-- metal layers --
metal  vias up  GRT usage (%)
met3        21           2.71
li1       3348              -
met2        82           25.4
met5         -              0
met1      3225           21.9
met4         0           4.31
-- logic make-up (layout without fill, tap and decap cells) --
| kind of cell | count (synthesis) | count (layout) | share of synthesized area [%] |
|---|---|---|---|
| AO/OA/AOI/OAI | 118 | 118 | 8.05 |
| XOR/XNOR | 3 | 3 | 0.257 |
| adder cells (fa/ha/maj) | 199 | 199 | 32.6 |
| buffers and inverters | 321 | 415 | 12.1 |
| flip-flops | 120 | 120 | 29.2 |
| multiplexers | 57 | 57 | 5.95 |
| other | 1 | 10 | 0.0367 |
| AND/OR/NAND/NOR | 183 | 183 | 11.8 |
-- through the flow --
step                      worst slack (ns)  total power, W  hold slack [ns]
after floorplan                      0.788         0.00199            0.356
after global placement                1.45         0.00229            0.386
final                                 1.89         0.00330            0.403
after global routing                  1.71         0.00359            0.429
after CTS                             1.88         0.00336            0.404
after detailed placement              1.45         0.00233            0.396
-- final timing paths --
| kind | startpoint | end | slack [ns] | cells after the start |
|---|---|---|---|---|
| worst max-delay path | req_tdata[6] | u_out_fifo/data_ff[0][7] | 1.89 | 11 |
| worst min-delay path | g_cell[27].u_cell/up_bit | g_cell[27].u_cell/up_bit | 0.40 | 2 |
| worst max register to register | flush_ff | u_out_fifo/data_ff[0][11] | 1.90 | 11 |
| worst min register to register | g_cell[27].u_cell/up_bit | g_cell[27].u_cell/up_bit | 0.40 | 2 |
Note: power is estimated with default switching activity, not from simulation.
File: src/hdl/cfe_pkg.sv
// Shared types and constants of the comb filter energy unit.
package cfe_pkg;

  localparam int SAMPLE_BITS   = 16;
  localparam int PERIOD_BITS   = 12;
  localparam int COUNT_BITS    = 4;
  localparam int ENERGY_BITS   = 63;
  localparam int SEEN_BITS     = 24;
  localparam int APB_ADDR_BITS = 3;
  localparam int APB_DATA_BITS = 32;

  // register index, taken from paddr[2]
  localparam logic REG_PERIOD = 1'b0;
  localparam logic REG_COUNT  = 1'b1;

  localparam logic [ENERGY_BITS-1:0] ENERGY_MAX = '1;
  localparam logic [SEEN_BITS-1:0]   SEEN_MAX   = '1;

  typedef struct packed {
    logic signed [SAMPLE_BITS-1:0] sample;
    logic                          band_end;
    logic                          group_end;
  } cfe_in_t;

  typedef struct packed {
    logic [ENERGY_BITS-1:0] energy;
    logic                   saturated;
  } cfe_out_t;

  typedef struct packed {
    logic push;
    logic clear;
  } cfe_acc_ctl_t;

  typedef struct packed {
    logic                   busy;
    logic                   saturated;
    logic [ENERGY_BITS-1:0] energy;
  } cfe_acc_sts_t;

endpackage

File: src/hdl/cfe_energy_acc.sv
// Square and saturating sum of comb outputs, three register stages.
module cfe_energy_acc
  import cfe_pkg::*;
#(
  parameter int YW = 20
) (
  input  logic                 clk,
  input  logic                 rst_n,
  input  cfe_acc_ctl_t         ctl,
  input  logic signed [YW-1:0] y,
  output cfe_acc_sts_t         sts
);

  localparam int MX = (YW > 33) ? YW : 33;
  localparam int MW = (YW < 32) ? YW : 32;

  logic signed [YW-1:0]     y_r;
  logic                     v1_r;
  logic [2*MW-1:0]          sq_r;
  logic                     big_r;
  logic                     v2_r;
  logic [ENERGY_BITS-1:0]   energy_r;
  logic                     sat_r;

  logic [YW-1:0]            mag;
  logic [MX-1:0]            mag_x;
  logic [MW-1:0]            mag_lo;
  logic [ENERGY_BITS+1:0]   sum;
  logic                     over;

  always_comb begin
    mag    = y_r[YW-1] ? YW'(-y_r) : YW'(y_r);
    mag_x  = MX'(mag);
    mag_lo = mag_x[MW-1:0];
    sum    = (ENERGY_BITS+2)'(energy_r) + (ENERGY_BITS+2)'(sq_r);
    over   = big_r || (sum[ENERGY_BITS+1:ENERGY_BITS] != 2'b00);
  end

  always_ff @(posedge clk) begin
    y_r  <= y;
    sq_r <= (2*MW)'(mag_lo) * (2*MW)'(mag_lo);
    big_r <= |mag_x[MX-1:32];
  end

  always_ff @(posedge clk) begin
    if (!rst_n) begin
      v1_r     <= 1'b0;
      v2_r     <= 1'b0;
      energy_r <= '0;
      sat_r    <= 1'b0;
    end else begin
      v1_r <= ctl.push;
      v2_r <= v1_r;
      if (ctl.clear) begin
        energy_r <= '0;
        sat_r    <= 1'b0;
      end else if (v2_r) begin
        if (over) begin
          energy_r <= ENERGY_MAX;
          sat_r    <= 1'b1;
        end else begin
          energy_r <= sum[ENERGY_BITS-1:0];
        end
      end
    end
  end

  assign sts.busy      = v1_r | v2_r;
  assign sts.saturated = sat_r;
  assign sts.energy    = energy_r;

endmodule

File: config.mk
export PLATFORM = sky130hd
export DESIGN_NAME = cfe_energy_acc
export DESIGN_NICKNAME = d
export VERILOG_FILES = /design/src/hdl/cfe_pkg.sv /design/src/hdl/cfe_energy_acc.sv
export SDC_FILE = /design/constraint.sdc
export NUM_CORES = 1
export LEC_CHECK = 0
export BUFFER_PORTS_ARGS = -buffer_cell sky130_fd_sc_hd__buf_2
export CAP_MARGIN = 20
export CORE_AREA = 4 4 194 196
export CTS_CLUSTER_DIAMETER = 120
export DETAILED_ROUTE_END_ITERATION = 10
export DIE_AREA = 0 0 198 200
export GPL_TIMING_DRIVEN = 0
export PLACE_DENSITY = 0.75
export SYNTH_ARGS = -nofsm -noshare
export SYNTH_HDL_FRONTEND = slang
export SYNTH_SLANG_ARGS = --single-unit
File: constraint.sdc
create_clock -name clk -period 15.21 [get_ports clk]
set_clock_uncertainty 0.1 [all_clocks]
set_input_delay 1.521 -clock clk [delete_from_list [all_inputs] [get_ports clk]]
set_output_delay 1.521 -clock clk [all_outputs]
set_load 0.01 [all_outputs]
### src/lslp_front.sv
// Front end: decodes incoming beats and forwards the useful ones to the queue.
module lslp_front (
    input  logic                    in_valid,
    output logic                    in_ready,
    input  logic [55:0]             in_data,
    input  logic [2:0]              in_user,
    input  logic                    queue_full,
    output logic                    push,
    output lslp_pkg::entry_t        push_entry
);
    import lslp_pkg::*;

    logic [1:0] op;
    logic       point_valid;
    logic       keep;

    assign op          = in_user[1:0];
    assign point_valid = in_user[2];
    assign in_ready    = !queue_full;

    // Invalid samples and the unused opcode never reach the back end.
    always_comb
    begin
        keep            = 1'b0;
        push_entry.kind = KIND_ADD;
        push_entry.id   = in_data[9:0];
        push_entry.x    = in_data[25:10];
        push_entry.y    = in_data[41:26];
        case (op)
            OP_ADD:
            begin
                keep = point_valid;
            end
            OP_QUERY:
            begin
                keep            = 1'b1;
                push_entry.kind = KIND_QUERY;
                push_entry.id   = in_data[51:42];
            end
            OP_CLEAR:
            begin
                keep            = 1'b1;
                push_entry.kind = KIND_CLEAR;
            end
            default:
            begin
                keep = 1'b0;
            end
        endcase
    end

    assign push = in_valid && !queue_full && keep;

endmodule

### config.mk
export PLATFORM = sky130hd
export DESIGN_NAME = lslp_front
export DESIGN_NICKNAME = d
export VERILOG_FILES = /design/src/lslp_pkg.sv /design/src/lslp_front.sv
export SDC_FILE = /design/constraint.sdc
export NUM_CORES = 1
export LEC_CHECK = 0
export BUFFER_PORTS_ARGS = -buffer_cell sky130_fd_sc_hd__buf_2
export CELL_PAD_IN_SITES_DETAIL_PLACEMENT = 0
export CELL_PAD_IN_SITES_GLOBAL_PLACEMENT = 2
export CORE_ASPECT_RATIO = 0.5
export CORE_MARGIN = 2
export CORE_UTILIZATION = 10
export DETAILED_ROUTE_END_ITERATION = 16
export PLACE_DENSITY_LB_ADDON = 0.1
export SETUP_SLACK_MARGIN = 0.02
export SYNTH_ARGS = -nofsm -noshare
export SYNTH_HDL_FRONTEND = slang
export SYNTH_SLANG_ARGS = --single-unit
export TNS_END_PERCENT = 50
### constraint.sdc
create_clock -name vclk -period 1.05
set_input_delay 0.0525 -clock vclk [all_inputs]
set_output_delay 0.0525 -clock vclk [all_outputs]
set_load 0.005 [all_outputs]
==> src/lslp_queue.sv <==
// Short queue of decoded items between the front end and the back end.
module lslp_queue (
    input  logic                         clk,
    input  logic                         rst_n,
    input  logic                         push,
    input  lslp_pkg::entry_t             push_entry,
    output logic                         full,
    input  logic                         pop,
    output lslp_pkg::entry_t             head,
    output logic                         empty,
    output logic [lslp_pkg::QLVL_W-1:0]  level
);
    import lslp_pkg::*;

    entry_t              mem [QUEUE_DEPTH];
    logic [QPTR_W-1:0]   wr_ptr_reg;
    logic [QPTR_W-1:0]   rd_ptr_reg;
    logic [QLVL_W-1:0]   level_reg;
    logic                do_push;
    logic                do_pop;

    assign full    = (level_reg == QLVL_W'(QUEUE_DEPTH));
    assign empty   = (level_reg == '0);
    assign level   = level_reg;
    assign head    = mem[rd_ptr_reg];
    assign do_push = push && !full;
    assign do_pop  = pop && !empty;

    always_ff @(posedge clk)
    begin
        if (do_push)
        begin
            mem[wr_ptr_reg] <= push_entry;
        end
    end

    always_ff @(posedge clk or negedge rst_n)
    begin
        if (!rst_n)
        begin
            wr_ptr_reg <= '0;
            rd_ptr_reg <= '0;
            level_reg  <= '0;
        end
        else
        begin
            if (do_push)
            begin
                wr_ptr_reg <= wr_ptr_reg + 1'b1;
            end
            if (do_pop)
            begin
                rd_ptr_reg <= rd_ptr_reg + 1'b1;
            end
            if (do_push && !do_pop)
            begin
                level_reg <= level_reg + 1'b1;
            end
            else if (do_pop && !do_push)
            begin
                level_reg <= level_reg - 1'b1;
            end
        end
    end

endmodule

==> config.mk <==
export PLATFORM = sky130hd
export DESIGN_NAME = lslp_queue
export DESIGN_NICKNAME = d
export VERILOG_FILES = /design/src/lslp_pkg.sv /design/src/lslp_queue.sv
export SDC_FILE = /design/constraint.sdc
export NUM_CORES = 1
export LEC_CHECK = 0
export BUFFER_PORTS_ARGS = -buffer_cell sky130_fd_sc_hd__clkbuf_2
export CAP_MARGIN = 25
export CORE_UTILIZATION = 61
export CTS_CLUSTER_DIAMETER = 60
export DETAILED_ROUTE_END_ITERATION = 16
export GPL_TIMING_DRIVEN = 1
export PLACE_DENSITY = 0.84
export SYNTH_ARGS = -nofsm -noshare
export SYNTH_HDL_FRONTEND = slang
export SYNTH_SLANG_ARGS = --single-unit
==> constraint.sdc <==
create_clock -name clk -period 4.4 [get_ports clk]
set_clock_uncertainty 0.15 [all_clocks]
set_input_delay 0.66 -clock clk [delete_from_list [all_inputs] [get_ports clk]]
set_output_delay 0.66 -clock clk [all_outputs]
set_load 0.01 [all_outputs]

——————

Reproduce only the lines from the top of the material through the one bearing "3 | 0.257 |", each exactly as it stands.

● **ANSWER SPACE**
-- metal layers --
metal  vias up  GRT usage (%)
met3        21           2.71
li1       3348              -
met2        82           25.4
met5         -              0
met1      3225           21.9
met4         0           4.31
-- logic make-up (layout without fill, tap and decap cells) --
| kind of cell | count (synthesis) | count (layout) | share of synthesized area [%] |
|---|---|---|---|
| AO/OA/AOI/OAI | 118 | 118 | 8.05 |
| XOR/XNOR | 3 | 3 | 0.257 |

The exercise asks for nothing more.